WHAT THE TASK ASKS —
Only lines containing the string "when" belong in the answer; find them in the records and copy them.

[Stored items]
:::::

## src/hdl/wcvt_pkg.sv

```systemverilog
// ----------------------------------------------------------------------------
// wcvt_pkg
// Shared types and constants for the weighted class vote tracker.
// ----------------------------------------------------------------------------
package wcvt_pkg;

  localparam int ID_W    = 8;
  localparam int SCORE_W = 16;
  localparam int CLASS_W = 6;
  localparam int PROB_W  = 16;
  localparam int SUM_W   = 32;

  localparam int CLASS_COUNT_DEF = 64;
  localparam int FRAC_BITS_DEF   = 16;

  // Status codes carried with every result.
  localparam logic STATUS_OK     = 1'b0;
  localparam logic STATUS_BAD_ID = 1'b1;

  typedef struct packed {
    logic [ID_W-1:0]    seg_class;
    logic [SCORE_W-1:0] class_conf;
    logic [SCORE_W-1:0] inst_conf;
  } obs_t;

  typedef struct packed {
    logic [CLASS_W-1:0] best_class;
    logic [PROB_W-1:0]  best_prob;
    logic               best_valid;
    logic               status;
  } vote_t;

  // One row of the per-class table.
  typedef struct packed {
    logic             seen;
    logic [SUM_W-1:0] weighted_sum;
    logic [SUM_W-1:0] weight_sum;
  } entry_t;

endpackage

```

## src/hdl/wcvt_ram.sv

```systemverilog
// ----------------------------------------------------------------------------
// wcvt_ram
// Generic single-write, single-read RAM with a registered read port.
// ----------------------------------------------------------------------------
module wcvt_ram #(
  parameter int WIDTH = 8,
  parameter int DEPTH = 64
) (
  input  logic                                   clk,
  input  logic                                   we,
  input  logic [(DEPTH > 1 ? $clog2(DEPTH) : 1)-1:0] waddr,
  input  logic [WIDTH-1:0]                       wdata,
  input  logic                                   re,
  input  logic [(DEPTH > 1 ? $clog2(DEPTH) : 1)-1:0] raddr,
  output logic [WIDTH-1:0]                       rdata
);

  logic [WIDTH-1:0] mem [DEPTH];

  always_ff @(posedge clk) begin
    if (we) begin
      mem[waddr] <= wdata;
    end
    if (re) begin
      rdata <= mem[raddr];
    end
  end

endmodule

```

## src/hdl/wcvt_div.sv

```systemverilog
// ----------------------------------------------------------------------------
// wcvt_div
// Restoring divider giving floor((num << FRAC_BITS) / den), saturated to
// the probability width. One quotient bit per cycle.
// ----------------------------------------------------------------------------
module wcvt_div
  import wcvt_pkg::*;
#(
  parameter int FRAC_BITS = FRAC_BITS_DEF
) (
  input  logic              clk,
  input  logic              rst,
  input  logic              start,
  input  logic [SUM_W-1:0]  num,
  input  logic [SUM_W-1:0]  den,
  output logic              done,
  output logic [PROB_W-1:0] quotient
);

  localparam int NW    = SUM_W + FRAC_BITS;
  localparam int DW    = SUM_W + PROB_W;
  localparam int CW    = (NW > DW) ? NW : DW;
  localparam int STEPS = PROB_W + 1;
  localparam int CNT_W = $clog2(STEPS);

  logic [CW-1:0]    rem;
  logic [CW-1:0]    dsh;
  logic [PROB_W:0]  q;
  logic [CNT_W-1:0] cnt;
  logic             busy;
  logic             ge;
  logic [CW-1:0]    diff;

  assign ge   = (rem >= dsh);
  assign diff = rem - dsh;

  // The first step tests the divisor at weight 2^PROB_W; a set bit there
  // means the mean does not fit and the result saturates.
  assign quotient = q[PROB_W] ? {PROB_W{1'b1}} : q[PROB_W-1:0];

  always_ff @(posedge clk) begin
    if (rst) begin
      busy <= 1'b0;
      done <= 1'b0;
    end else begin
      done <= 1'b0;
      if (start) begin
        busy <= 1'b1;
      end else if (busy && cnt == CNT_W'(STEPS - 1)) begin
        busy <= 1'b0;
        done <= 1'b1;
      end
    end
  end

  always_ff @(posedge clk) begin
    if (start) begin
      rem <= CW'({num, {FRAC_BITS{1'b0}}});
      dsh <= CW'({den, {PROB_W{1'b0}}});
      q   <= '0;
      cnt <= '0;
    end else if (busy) begin
      rem <= ge ? diff : rem;
      dsh <= dsh >> 1;
      q   <= {q[PROB_W-1:0], ge};
      cnt <= cnt + CNT_W'(1);
    end
  end

endmodule

```

## src/hdl/weighted_class_vote_tracker_top.sv

```systemverilog
// ----------------------------------------------------------------------------
// weighted_class_vote_tracker_top
// Flow: a request with a valid class id that needs a mean passes through MUL,
//   UPD, DIV and EMIT; a first sighting or a zero weight sum skips DIV, and an
//   out-of-range id goes from MUL straight to EMIT.
// Throughput: one request at a time, the longest waiting on the 17-step
//   bit-serial divider; EMIT also waits while the output register is full.
// Reset: synchronous; afterwards a clearing pass writes zero to every row of
//   the class table, and no request is accepted until it ends.
// ----------------------------------------------------------------------------
module weighted_class_vote_tracker_top
  import wcvt_pkg::*;
#(
  parameter int CLASS_COUNT = CLASS_COUNT_DEF,
  parameter int FRAC_BITS   = FRAC_BITS_DEF
) (
  input  logic  clk,
  input  logic  rst,
  input  logic  obs_valid,
  output logic  obs_ready,
  input  obs_t  obs,
  output logic  vote_valid,
  input  logic  vote_ready,
  output vote_t vote
);

  localparam int AW = (CLASS_COUNT > 1) ? $clog2(CLASS_COUNT) : 1;
  localparam int EW = $bits(entry_t);

  // Controller states. CLEAR sweeps the table after reset, MUL forms the
  // score product while the table row is read, UPD writes the new sums back
  // and, when a mean is needed, launches the divider, DIV waits for the mean,
  // and EMIT hands the result to the output register.
  typedef enum logic [5:0] {
    S_CLEAR = 6'b000001,
    S_IDLE  = 6'b000010,
    S_MUL   = 6'b000100,
    S_UPD   = 6'b001000,
    S_DIV   = 6'b010000,
    S_EMIT  = 6'b100000
  } state_t;

  state_t state;
  state_t state_next;

  logic [AW-1:0]      clr_idx;
  logic [ID_W-1:0]    id_r;
  logic [SCORE_W-1:0] cs_r;
  logic [SCORE_W-1:0] is_r;
  logic [SUM_W-1:0]   prod_r;
  logic               status_r;
  logic [CLASS_W-1:0] held_class;
  logic [PROB_W-1:0]  held_prob;
  logic               held_valid;

  logic                   accept;
  logic                   id_bad;
  logic [2*SCORE_W-1:0]   mult;
  entry_t                 cur;
  entry_t                 upd;
  logic [SUM_W:0]         ws_add;
  logic [SUM_W:0]         wt_add;
  logic                   do_div;

  logic          ram_we;
  logic [AW-1:0] ram_waddr;
  logic [EW-1:0] ram_wdata;
  logic [EW-1:0] ram_rdata;

  logic              div_start;
  logic              div_done;
  logic [PROB_W-1:0] div_quo;

  // A new request is taken only when the previous one has been fully
  // handled; the output register lets a finished result wait for the sink
  // while the next request is already being worked on.
  assign obs_ready = (state == S_IDLE);
  assign accept    = obs_valid && obs_ready;

  assign id_bad = (32'(id_r) >= 32'(CLASS_COUNT));
  assign mult   = cs_r * is_r;

  // Read-modify-write of the class row. The row read at acceptance is held
  // in the RAM's output register until the write-back in UPD. Only one
  // request is in flight, so the write always lands before the next read.
  assign cur    = entry_t'(ram_rdata);
  assign ws_add = {1'b0, cur.weighted_sum} + {1'b0, prod_r};
  assign wt_add = {1'b0, cur.weight_sum} + {{(SUM_W - SCORE_W + 1){1'b0}}, is_r};

  always_comb begin
    upd.seen = 1'b1;
    if (!cur.seen) begin
      // First sighting of the class only seeds its sums.
      upd.weighted_sum = prod_r;
      upd.weight_sum   = SUM_W'(is_r);
    end else begin
      upd.weighted_sum = ws_add[SUM_W] ? {SUM_W{1'b1}} : ws_add[SUM_W-1:0];
      upd.weight_sum   = wt_add[SUM_W] ? {SUM_W{1'b1}} : wt_add[SUM_W-1:0];
    end
  end

  // A mean is formed only for a class seen before, and never over a zero
  // weight sum.
  assign do_div    = cur.seen && (upd.weight_sum != '0);
  assign div_start = (state == S_UPD) && do_div;

  always_comb begin
    ram_we    = 1'b0;
    ram_waddr = AW'(id_r);
    ram_wdata = upd;
    unique case (state)
      S_CLEAR: begin
        ram_we    = 1'b1;
        ram_waddr = clr_idx;
        ram_wdata = '0;
      end
      S_UPD: begin
        ram_we = 1'b1;
      end
      default: begin
        ram_we = 1'b0;
      end
    endcase
  end

  always_comb begin
    state_next = state;
    unique case (state)
      S_CLEAR: begin
        if (clr_idx == AW'(CLASS_COUNT - 1)) begin
          state_next = S_IDLE;
        end
      end
      S_IDLE: begin
        if (accept) begin
          state_next = S_MUL;
        end
      end
      S_MUL: begin
        state_next = id_bad ? S_EMIT : S_UPD;
      end
      S_UPD: begin
        state_next = do_div ? S_DIV : S_EMIT;
      end
      S_DIV: begin
        if (div_done) begin
          state_next = S_EMIT;
        end
      end
      S_EMIT: begin
        if (!vote_valid || vote_ready) begin
          state_next = S_IDLE;
        end
      end
      default: begin
        state_next = S_CLEAR;
      end
    endcase
  end

  // Control state.
  always_ff @(posedge clk) begin
    if (rst) begin
      state      <= S_CLEAR;
      clr_idx    <= '0;
      held_class <= '0;
      held_prob  <= '0;
      held_valid <= 1'b0;
      vote_valid <= 1'b0;
    end else begin
      state <= state_next;
      if (state == S_CLEAR) begin
        clr_idx <= clr_idx + AW'(1);
      end
      // The held best changes only on a strictly greater mean.
      if (state == S_DIV && div_done && div_quo > held_prob) begin
        held_class <= CLASS_W'(id_r);
        held_prob  <= div_quo;
        held_valid <= 1'b1;
      end
      if (state == S_EMIT && (!vote_valid || vote_ready)) begin
        vote_valid <= 1'b1;
      end else if (vote_ready) begin
        vote_valid <= 1'b0;
      end
    end
  end

  // Payload registers.
  always_ff @(posedge clk) begin
    if (accept) begin
      id_r <= obs.seg_class;
      cs_r <= obs.class_conf;
      is_r <= obs.inst_conf;
    end
    if (state == S_MUL) begin
      prod_r   <= SUM_W'(mult >> FRAC_BITS);
      status_r <= id_bad ? STATUS_BAD_ID : STATUS_OK;
    end
    if (state == S_EMIT && (!vote_valid || vote_ready)) begin
      vote.best_class <= held_class;
      vote.best_prob  <= held_prob;
      vote.best_valid <= held_valid;
      vote.status     <= status_r;
    end
  end

  wcvt_ram #(
    .WIDTH (EW),
    .DEPTH (CLASS_COUNT)
  ) u_table (
    .clk   (clk),
    .we    (ram_we),
    .waddr (ram_waddr),
    .wdata (ram_wdata),
    .re    (accept),
    .raddr (AW'(obs.seg_class)),
    .rdata (ram_rdata)
  );

  wcvt_div #(
    .FRAC_BITS (FRAC_BITS)
  ) u_div (
    .clk      (clk),
    .rst      (rst),
    .start    (div_start),
    .num      (upd.weighted_sum),
    .den      (upd.weight_sum),
    .done     (div_done),
    .quotient (div_quo)
  );

endmodule

```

:::::

EXPECTED ANSWER —
  // and, when a mean is needed, launches the divider, DIV waits for the mean,
  // A new request is taken only when the previous one has been fully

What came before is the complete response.